Alfred-Armand-Louis-Marie Velpeau (18 May 1795 – 24 August 1867) was a French anatomist and surgeon.

== Biography ==
A native of Brèches, Indre-et-Loire, he served as a student and assistant to Pierre Bretonneau (1778–1862) in Tours. In 1823 he obtained his doctorate in Paris, where he subsequently worked as a hospital surgeon. Following the death of Alexis de Boyer (1757–1833), he was appointed chair of clinical surgery, a position he maintained until his death in 1867.

In 1843 he succeeded Dominique Jean Larrey (1766–1842) at the Académie des sciences (section of medicine and surgery). Ramón Emeterio Betances, Puerto Rican pro-independence leader, surgeon and Légion d'honneur laureate, was one of Velpeau's prominent students.

== Accomplishments in medicine ==
Velpeau was a skilled surgeon and renowned for his knowledge of surgical anatomy. He was the author of over 340 titles on surgery, embryology, anatomy, obstetrics, inter alia. Among his better known written efforts was a work on obstetrics, titled Traité elementaire de l’art des accouchements: ou, Principes de tokologie et d'embryologie (1829). Shortly afterwards, it was translated into English and issued as "An elementary treatise on midwifery: or Principles of tocology and embryology" (1831). A second French edition was published in 1835 with the title Traité complet de l'art des accouchements, etc. Other works by Velpeau that have been translated into English are: Nouveaux éléments de médecine opératoire (1832) as "New elements of operative surgery" (1856) and Traité des maladies du sein et de la région mammaire as "A treatise on the diseases of the breast and mammary region" (1856).

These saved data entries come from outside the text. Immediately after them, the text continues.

This is an optimization exercise on Yosys and OpenROAD, whose aim is a short achievable clock period and few clock cycles per item, not a production implementation.
In this exercise RTL edits were held to simulation tests only and were not proved equivalent to the original.
In every run shown here, the design's own scripts or RTL, not TritonCTS, make the clock network.
The flow treats the clock pin as an ideal source. Dropping or thinning the clock tree relies on that and would not hold on a real chip.
No activity file was given, so power comes from the tool's default toggle rates.

$ cat flow/run.sh
#!/bin/bash
# The standard layout, with the output registers moved next to their port
# buffers (flow/place_tweak.tcl) and the clock tree built by flow/clock_tree.tcl in
# place of TritonCTS (hooked in through ORFS's PRE_CTS_TCL). Clock nets are
# routed on met4 and met5.
set -euo pipefail
W=$(pwd)
{
  echo "export PRE_CTS_TCL = $W/flow/cts_hook.tcl"
  echo "export BT_CLUSTER = 24"
  echo "export BT_NROOT = 4"
  echo "export MIN_CLK_ROUTING_LAYER = met4"
} >> config.mk
bash standard.sh finish > "$W/standard_flow.log" 2>&1
$ cat flow/clock_tree.tcl
# Build a two-level clock tree by hand: the clock port drives NROOT root
# buffers, each drives a group of leaf buffers, each leaf buffer drives a
# cluster of about CLUSTER flip-flop clock pins that lie close together.
proc bt_env {name default} {
  if {[info exists ::env($name)] && $::env($name) ne ""} { return $::env($name) }
  return $default
}

# Split items ({x y payload}) into k groups of near-equal size that are
# compact: sort into s vertical strips by x, then each strip by y into chunks.
proc bt_split {items k} {
  set n [llength $items]
  if {$k <= 1 || $n <= 1} { return [list $items] }
  set s [expr {max(1, int(round(sqrt($k))))}]
  set byx [lsort -real -index 0 $items]
  set groups {}
  set start 0
  set kleft $k
  for {set i 0} {$i < $s} {incr i} {
    # groups in this strip
    set kstrip [expr {int(round(double($kleft) / ($s - $i)))}]
    if {$kstrip < 1} { set kstrip 1 }
    set nstrip [expr {int(round(double($n - $start) * $kstrip / $kleft))}]
    set strip [lrange $byx $start [expr {$start + $nstrip - 1}]]
    set start [expr {$start + $nstrip}]
    set kleft [expr {$kleft - $kstrip}]
    set byy [lsort -real -index 1 $strip]
    set m [llength $byy]
    set b 0
    for {set j 0} {$j < $kstrip} {incr j} {
      set e [expr {int(round(double($m) * ($j + 1) / $kstrip))}]
      set g [lrange $byy $b [expr {$e - 1}]]
      if {[llength $g]} { lappend groups $g }
      set b $e
    }
  }
  return $groups
}

proc bt_centroid {g} {
  set sx 0.0; set sy 0.0
  foreach it $g { set sx [expr {$sx + [lindex $it 0]}]; set sy [expr {$sy + [lindex $it 1]}] }
  return [list [expr {$sx / [llength $g]}] [expr {$sy / [llength $g]}]]
}

proc bt_place {inst x y} {
  set m [$inst getMaster]
  set block [ord::get_db_block]
  set core [$block getCoreArea]
  set w [$m getWidth]; set h [$m getHeight]
  set px [expr {int($x - $w / 2)}]
  set py [expr {int($y - $h / 2)}]
  set px [expr {max([$core xMin], min([$core xMax] - $w, $px))}]
  set py [expr {max([$core yMin], min([$core yMax] - $h, $py))}]
  $inst setLocation $px $py
  $inst setPlacementStatus PLACED
}

proc build_clock_tree {args} {
  set block [ord::get_db_block]
  set db [ord::get_db]
  set cluster [bt_env BT_CLUSTER 32]
  set nroot [bt_env BT_NROOT 4]
  set leafm [$db findMaster [bt_env BT_LEAF sky130_fd_sc_hd__clkbuf_16]]
  set rootm [$db findMaster [bt_env BT_ROOT sky130_fd_sc_hd__clkbuf_16]]
  set clk [$block findNet [bt_env BT_CLK clk_i]]
  set sinks {}
  foreach it [$clk getITerms] {
    set inst [$it getInst]
    set bb [$inst getBBox]
    lappend sinks [list [expr {([$bb xMin] + [$bb xMax]) / 2.0}] [expr {([$bb yMin] + [$bb yMax]) / 2.0}] $it]
  }
  set n [llength $sinks]
  set k [expr {max(1, int(ceil(double($n) / $cluster)))}]
  puts "build_clock_tree: $n sinks, $k leaf buffers, $nroot root buffers"
  set leaves {}
  set i 0
  foreach g [bt_split $sinks $k] {
    set c [bt_centroid $g]
    set inst [odb::dbInst_create $block $leafm "clkbuf_leaf_$i\_clk"]
    set net [odb::dbNet_create $block "clknet_leaf_$i\_clk"]
    $net setSigType CLOCK
    bt_place $inst [lindex $c 0] [lindex $c 1]
    [$inst findITerm X] connect $net
    foreach s $g {
      set it [lindex $s 2]
      $it disconnect
      $it connect $net
    }
    lappend leaves [list [lindex $c 0] [lindex $c 1] $inst]
    incr i
  }
  set j 0
  foreach g [bt_split $leaves $nroot] {
    set c [bt_centroid $g]
    set inst [odb::dbInst_create $block $rootm "clkbuf_root_$j\_clk"]
    set net [odb::dbNet_create $block "clknet_root_$j\_clk"]
    $net setSigType CLOCK
    bt_place $inst [lindex $c 0] [lindex $c 1]
    [$inst findITerm X] connect $net
    [$inst findITerm A] connect $clk
    foreach l $g { [[lindex $l 2] findITerm A] connect $net }
    incr j
  }
}
$ cat flow/cts_hook.tcl
# PRE_CTS hook: move the output registers next to their port buffers, then
# replace TritonCTS with the two-level tree of clock_tree.tcl. The rest of the
# CTS step (legalisation, timing repair) runs as usual.
source [file join [file dirname [info script]] place_tweak.tcl]
source [file join [file dirname [info script]] clock_tree.tcl]
rename clock_tree_synthesis tritoncts_clock_tree_synthesis
proc clock_tree_synthesis {args} {
  pull_output_registers
  build_clock_tree
}
$ cat flow/place_tweak.tcl
# Move each register that drives an output port's buffer next to that
# buffer, so the register's output wire is short; legalisation follows.
proc pull_output_registers {} {
  set block [ord::get_db_block]
  set n 0
  foreach bt [$block getBTerms] {
    if {[$bt getIoType] ne "OUTPUT"} { continue }
    set net [$bt getNet]
    if {$net eq "NULL"} { continue }
    set buf ""
    foreach it [$net getITerms] {
      if {[$it isOutputSignal]} { set buf [$it getInst] }
    }
    if {$buf eq ""} { continue }
    set src ""
    foreach it [$buf getITerms] {
      if {[$it isInputSignal]} {
        set n2 [$it getNet]
        if {$n2 eq "NULL"} { continue }
        foreach it2 [$n2 getITerms] {
          if {[$it2 isOutputSignal]} { set src [$it2 getInst] }
        }
      }
    }
    if {$src eq ""} { continue }
    if {![[$src getMaster] isSequential]} { continue }
    set loc [$buf getLocation]
    $src setLocation [lindex $loc 0] [lindex $loc 1]
    $src setPlacementStatus PLACED
    incr n
  }
  puts "pull_output_registers: moved $n registers"
}
$ cat standard.sh
#!/bin/bash
# synth_recipe.tcl (not shown) runs the flow's synth.tcl, then flattens the netlist and writes it again
# the make line also repeats each setting of config.mk as NAME=value (left out here)
make -C /OpenROAD-flow-scripts/flow DESIGN_CONFIG=/design/flow/config.mk WORK_HOME=/design/flow/orfs CLKGATE_MAP_FILE= SYNTH_SCRIPT=/design/flow/synth_recipe.tcl "${@:-finish}"
$ cat config.mk
export PLATFORM = sky130hd
export DESIGN_NAME = small_set_membership_table
export DESIGN_NICKNAME = small_set_membership_table
export VERILOG_FILES = /design/flow/design.v
export SDC_FILE = /design/flow/constraint.sdc
export NUM_CORES = 4
export LEC_CHECK = 0
export ABC_CLOCK_PERIOD_IN_PS = 1000
export CAP_MARGIN = 20
export CORE_MARGIN = 2
export CORE_UTILIZATION = 65
export PLACE_DENSITY = 0.75
export SETUP_SLACK_MARGIN = 3.8
export SLEW_MARGIN = 20
export SYNTH_HIERARCHICAL = 1
export PRE_CTS_TCL = /design/flow/flow/cts_hook.tcl
export BT_CLUSTER = 24
export BT_NROOT = 4
export MIN_CLK_ROUTING_LAYER = met4
$ cat constraint.sdc
create_clock -name core_clock -period 6.0 [get_ports {clk_i}]
set_input_delay 1.2000 -clock core_clock [delete_from_list [all_inputs] [get_ports {clk_i}]]
set_output_delay 1.2000 -clock core_clock [all_outputs]
set_load 0.01 [all_outputs]
$ cat design.v
`default_nettype none
package ssmt_pkg;
  localparam int unsigned OP_W           = 2;
  localparam int unsigned VALUE_W        = 16;
  localparam int unsigned COUNT_W        = 7;
  localparam int unsigned DEF_CAPACITY   = 64;
  localparam int unsigned DEF_ELEM_WIDTH = 16;
  typedef enum logic [OP_W-1:0] {
    OP_INSERT = 2'd0,
    OP_DELETE = 2'd1,
    OP_QUERY  = 2'd2,
    OP_CLEAR  = 2'd3
  } ssmt_op_e;
  typedef struct packed {
    logic ins_en;
    logic del_en;
  } ssmt_ctl_t;
endpackage
`default_nettype wire
`default_nettype none
module ssmt_cell #(
  parameter int unsigned ELEM_WIDTH = ssmt_pkg::DEF_ELEM_WIDTH,
  parameter bit          INV        = 1'b0
) (
  input  wire logic                   clk_i,
  input  wire logic                   we_i,
  input  wire logic [ELEM_WIDTH-1:0]  wdata_i,
  input  wire logic [ELEM_WIDTH-1:0]  elem_i,
  output logic                        match_o
);
  logic [ELEM_WIDTH-1:0] entry_q;
  if (INV) begin : g_inv
    assign match_o = entry_q == ~elem_i;
  end else begin : g_true
    assign match_o = entry_q == elem_i;
  end
  always_ff @(posedge clk_i) begin
    if (we_i) begin
      entry_q <= wdata_i;
    end
  end
endmodule
`default_nettype wire
`default_nettype none
module ssmt_member #(
  parameter int unsigned N = 1
) (
  input  wire logic [N-1:0] grp_i,     
  input  wire logic         clr_i,     
  input  wire logic         delok_i,   
  input  wire logic         pend_i,    
  input  wire logic         eqp_i,     
  output logic              member_o
);
  assign member_o = ((|grp_i) && !clr_i && !(delok_i && eqp_i)) || (pend_i && eqp_i);
endmodule
module ssmt_pick #(
  parameter int unsigned W = 1
) (
  input  wire logic         sel_i,
  input  wire logic [W-1:0] one_i,     
  input  wire logic [W-1:0] zero_i,    
  output logic      [W-1:0] y_o
);
  assign y_o = sel_i ? one_i : zero_i;
endmodule
`default_nettype wire
`default_nettype none
module ssmt_ffz #(
  parameter int unsigned W   = 4,
  parameter int unsigned SUB = 4
) (
  input  wire logic         sel_i,
  input  wire logic [W-1:0] free_i,
  output logic      [W-1:0] first_o
);
  localparam int unsigned NS = W / SUB;
  logic [NS-1:0] any;
  logic [NS-1:0] lead;    
  for (genvar s = 0; s < NS; s++) begin : g_sub
    assign any[s] = |free_i[s*SUB +: SUB];
    if (s == 0) begin : g_s0
      assign lead[s] = sel_i && any[s];
    end else begin : g_sn
      assign lead[s] = sel_i && any[s] && !(|any[s-1:0]);
    end
    for (genvar j = 0; j < SUB; j++) begin : g_slot
      if (j == 0) begin : g_j0
        assign first_o[s*SUB+j] = lead[s] && free_i[s*SUB+j];
      end else begin : g_jn
        assign first_o[s*SUB+j] = lead[s] && free_i[s*SUB+j] && !(|free_i[s*SUB +: j]);
      end
    end
  end
endmodule
module ssmt_atleast4 #(
  parameter int unsigned NS = 1
) (
  input  wire logic [NS-1:0][3:0] th_i,
  output logic                    ok_o
);
  localparam int unsigned LV = (NS > 1) ? $clog2(NS) : 1;
  localparam int unsigned NP = 1 << LV;
  logic [LV:0][NP-1:0][4:1] node;
  for (genvar n = 0; n < NP; n++) begin : g_leaf
    if (n < NS) begin : g_in
      assign node[0][n] = th_i[n];
    end else begin : g_pad
      assign node[0][n] = '0;
    end
  end
  for (genvar l = 0; l < LV; l++) begin : g_lv
    for (genvar n = 0; n < (NP >> (l + 1)); n++) begin : g_node
      logic [4:0] a, b;
      assign a = {node[l][2*n], 1'b1};
      assign b = {node[l][2*n+1], 1'b1};
      for (genvar k = 1; k <= 4; k++) begin : g_k
        logic [k:0] t;
        for (genvar i = 0; i <= k; i++) begin : g_i
          assign t[i] = a[i] && b[k-i];
        end
        assign node[l+1][n][k] = |t;
      end
    end
    for (genvar n = (NP >> (l + 1)); n < NP; n++) begin : g_unused
      assign node[l+1][n] = '0;
    end
  end
  assign ok_o = node[LV][0][4];
endmodule
`default_nettype wire
`default_nettype none
module small_set_membership_table #(
  parameter int unsigned CAPACITY   = ssmt_pkg::DEF_CAPACITY,
  parameter int unsigned ELEM_WIDTH = ssmt_pkg::DEF_ELEM_WIDTH
) (
  input  wire logic                          clk_i,
  input  wire logic                          rst_ni,
  input  wire logic                          start_i,
  output logic                               busy_o,
  input  wire logic [ssmt_pkg::OP_W-1:0]     op_i,
  input  wire logic [ssmt_pkg::VALUE_W-1:0]  value_i,
  output logic                               valid_o,
  output logic                               was_member_o,
  output logic [ssmt_pkg::COUNT_W-1:0]       count_o,
  output logic                               empty_res_o,
  output logic                               full_res_o,
  output logic                               rejected_o
);
  localparam int unsigned CNT_W = $clog2(CAPACITY + 1);
  localparam int unsigned NGRP  = 4;
  localparam int unsigned SUB   = 4;                       
  localparam int unsigned GRP   = ((CAPACITY + 2 + 3 * NGRP + 1 + NGRP * SUB - 1) / (NGRP * SUB)) * SUB;
  localparam int unsigned PHYS  = NGRP * GRP;
  localparam int unsigned NSUB  = PHYS / SUB;
  localparam int unsigned OR_W  = 4;                       
  localparam int unsigned NOR   = (PHYS + OR_W - 1) / OR_W;
  localparam int unsigned NCOPY = 4;                       
  assign busy_o = 1'b0;
  logic                          a_vld_q;
  logic [ssmt_pkg::OP_W-1:0]     a_op_q;
  logic [ELEM_WIDTH-1:0]         a_v_q;        
  logic [NCOPY-1:0][ELEM_WIDTH-1:0] a_vc_q;
  always_ff @(posedge clk_i or negedge rst_ni) begin
    if (!rst_ni) begin
      a_vld_q <= 1'b0;
    end else begin
      a_vld_q <= start_i;
    end
  end
  always_ff @(posedge clk_i) begin
    a_op_q    <= op_i;
    a_v_q     <= ELEM_WIDTH'(value_i);
    a_vc_q[0] <= ELEM_WIDTH'(value_i);
    a_vc_q[1] <= ~(ELEM_WIDTH'(value_i));
    if (start_i) begin
      a_vc_q[2] <= ELEM_WIDTH'(value_i);
      a_vc_q[3] <= ~(ELEM_WIDTH'(value_i));
    end
  end
  logic a_ins, a_del, a_clr;
  assign a_ins = a_vld_q && a_op_q == ssmt_pkg::OP_INSERT;
  assign a_del = a_vld_q && a_op_q == ssmt_pkg::OP_DELETE;
  assign a_clr = a_vld_q && a_op_q == ssmt_pkg::OP_CLEAR;
  logic [PHYS-1:0]  valid_q, valid_d;
  logic [PHYS-1:0]  pslot_q;          
  logic             pend_q;           
  logic [PHYS-1:0]  fs_q, fs_d;       
  logic [PHYS-1:0]  live;             
  assign live = valid_q | (pslot_q & {PHYS{pend_q}});
  logic [PHYS-1:0]       match;
  logic [ELEM_WIDTH-1:0] b_v_q;
  logic [ELEM_WIDTH-1:0] b_vn_q;     
  for (genvar i = 0; i < PHYS; i++) begin : g_cell
    localparam int unsigned C = i * NCOPY / PHYS;
    ssmt_cell #(
      .ELEM_WIDTH(ELEM_WIDTH),
      .INV       (C % 2 == 1)
    ) u_cell (
      .clk_i  (clk_i),
      .we_i   (b_ins && fs_q[i]),
      .wdata_i(b_v_q),
      .elem_i (a_vc_q[C]),
      .match_o(match[i])
    );
  end
  logic                          b_vld_q;
  logic                          b_ins, b_del, b_clr;
  logic [PHYS-1:0]               b_m_q;     
  logic [NOR-1:0]                b_g_q;     
  logic                          b_eqp_q;   
  logic                          delok_q;   
  logic                          clr_q;     
  logic [PHYS-1:0]               hit;
  assign hit = match & live;
  always_ff @(posedge clk_i or negedge rst_ni) begin
    if (!rst_ni) begin
      b_vld_q <= 1'b0;
      b_ins   <= 1'b0;
      b_del   <= 1'b0;
      b_clr   <= 1'b0;
    end else begin
      b_vld_q <= a_vld_q;
      b_ins   <= a_ins;
      b_del   <= a_del;
      b_clr   <= a_clr;
    end
  end
  always_ff @(posedge clk_i) begin
    b_v_q   <= a_v_q;
    b_vn_q  <= ~a_v_q;
    b_m_q   <= hit;
    b_eqp_q <= a_v_q == ~b_vn_q;
  end
  for (genvar j = 0; j < NOR; j++) begin : g_or
    localparam int unsigned LO = j * OR_W;
    localparam int unsigned HI = (LO + OR_W < PHYS) ? LO + OR_W : PHYS;
    always_ff @(posedge clk_i) begin
      b_g_q[j] <= |hit[HI-1:LO];
    end
  end
  logic [CNT_W-1:0] count_q, count_d;
  logic             full_q, full_d;
  logic             empty_d;
  logic             member;
  logic             ins_ok, del_ok;
  ssmt_member #(
    .N(NOR)
  ) u_member (
    .grp_i   (b_g_q),
    .clr_i   (clr_q),
    .delok_i (delok_q),
    .pend_i  (pend_q),
    .eqp_i   (b_eqp_q),
    .member_o(member)
  );
  always_comb begin
    if (b_clr) begin
      valid_d = '0;
    end else begin
      valid_d = live & ~({PHYS{b_del}} & (b_m_q | (pslot_q & {PHYS{pend_q && b_eqp_q}})));
    end
  end
  logic [PHYS-1:0]           freev;
  logic [NSUB-1:0][3:0]      lack_q, lack_d;    
  logic [NGRP-1:0]           short_q, short_d;
  logic [NGRP-1:0]           gsel_q, gsel_d;
  assign freev = ~(valid_q | pslot_q | fs_q);
  for (genvar s = 0; s < NSUB; s++) begin : g_cnt
    logic [SUB-1:0] f;
    logic [SUB:0]   one, two, three, four;
    assign f        = freev[s*SUB +: SUB];
    assign one[0]   = 1'b0;
    assign two[0]   = 1'b0;
    assign three[0] = 1'b0;
    assign four[0]  = 1'b0;
    for (genvar j = 0; j < SUB; j++) begin : g_slot
      assign one[j+1]   = one[j] || f[j];
      assign two[j+1]   = two[j] || (one[j] && f[j]);
      assign three[j+1] = three[j] || (two[j] && f[j]);
      assign four[j+1]  = four[j] || (three[j] && f[j]);
    end
    assign lack_d[s] = ~{four[SUB], three[SUB], two[SUB], one[SUB]};
  end
  for (genvar g = 0; g < NGRP; g++) begin : g_grp
    logic ok;
    ssmt_atleast4 #(
      .NS(GRP / SUB)
    ) u_atleast4 (
      .th_i(~lack_q[g*(GRP/SUB) +: GRP/SUB]),
      .ok_o(ok)
    );
    assign short_d[g] = !ok;
    ssmt_ffz #(
      .W  (GRP),
      .SUB(SUB)
    ) u_ffz (
      .sel_i  (gsel_q[g]),
      .free_i (freev[g*GRP +: GRP]),
      .first_o(fs_d[g*GRP +: GRP])
    );
    if (g == 0) begin : g_first
      assign gsel_d[g] = !short_q[g];
    end else begin : g_rest
      assign gsel_d[g] = !short_q[g] && (&short_q[g-1:0]);
    end
  end
  logic [CNT_W-1:0] cnt_mem, cnt_non;
  logic             at_one, at_top;    
  logic             at_zero;           
  assign at_one  = count_q == CNT_W'(1);
  assign at_top  = count_q == CNT_W'(CAPACITY - 1);
  assign at_zero = count_q == '0;
  always_comb begin
    if (b_clr) begin
      cnt_mem = '0;
      cnt_non = '0;
    end else begin
      cnt_mem = b_del ? count_q - CNT_W'(1) : count_q;
      cnt_non = (b_ins && !full_q) ? count_q + CNT_W'(1) : count_q;
    end
  end
  logic rej_d;
  ssmt_pick #(
    .W(CNT_W + 5)
  ) u_pick (
    .sel_i (member),
    .one_i ({cnt_mem, !b_clr && !b_del && full_q, b_clr || (b_del && at_one),
             1'b0, b_del, 1'b0}),
    .zero_i({cnt_non, !b_clr && (full_q || (b_ins && at_top)), b_clr || (at_zero && !b_ins),
             b_ins && !full_q, 1'b0, b_ins && full_q}),
    .y_o   ({count_d, full_d, empty_d, ins_ok, del_ok, rej_d})
  );
  always_ff @(posedge clk_i or negedge rst_ni) begin
    if (!rst_ni) begin
      valid_q <= '0;
      pend_q  <= 1'b0;
      delok_q <= 1'b0;
      clr_q   <= 1'b0;
      short_q <= '0;
      gsel_q  <= NGRP'(1);
      count_q <= '0;
      full_q  <= 1'b0;
    end else begin
      valid_q <= valid_d;
      pend_q  <= ins_ok;
      delok_q <= del_ok;
      clr_q   <= b_clr;
      short_q <= short_d;
      gsel_q  <= gsel_d;
      count_q <= count_d;
      full_q  <= full_d;
    end
  end
  always_ff @(posedge clk_i) begin
    pslot_q <= fs_q;
    fs_q    <= fs_d;
    lack_q  <= lack_d;
  end
  logic                          valid_q_r;
  logic                          was_q, empty_q, full_r_q, rej_q;
  logic [ssmt_pkg::COUNT_W-1:0]  cnt_res_q;
  always_ff @(posedge clk_i or negedge rst_ni) begin
    if (!rst_ni) begin
      valid_q_r <= 1'b0;
    end else begin
      valid_q_r <= b_vld_q;
    end
  end
  always_ff @(posedge clk_i) begin
    was_q     <= member;
    cnt_res_q <= ssmt_pkg::COUNT_W'(count_d);
    empty_q   <= empty_d;
    full_r_q  <= full_d;
    rej_q     <= rej_d;
  end
  assign valid_o      = valid_q_r;
  assign was_member_o = was_q;
  assign count_o      = cnt_res_q;
  assign empty_res_o  = empty_q;
  assign full_res_o   = full_r_q;
  assign rejected_o   = rej_q;
endmodule
`default_nettype wire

He is credited with providing the first accurate description of leukemia (1827). A wrapping used to immobilize the arm to the chest wall is known as a "Velpeau bandage". There are several other medical terms associated with his name, however these terms are now primarily used for historical purposes only; these include: "Velpeau hernia" for the femoral hernia, "Velpeau's disease" for hidradenitis suppurativa, "Velpeau's canal" for the inguinal canal and "Velpeau's fossa", also known as the ischiorectal fossa.

Despite being one of the top surgeons in his time, Velpeau believed that pain-free surgery was a fantasy, and that surgery and pain were inseparable. With the advent of anaesthetics such as ether and chloroform in the 1840s, Velpeau was amazed, saying "On the subject of ether, that it is a wonderful and terrible agent, I will say of chloroform, that it is still more wonderful and more terrible".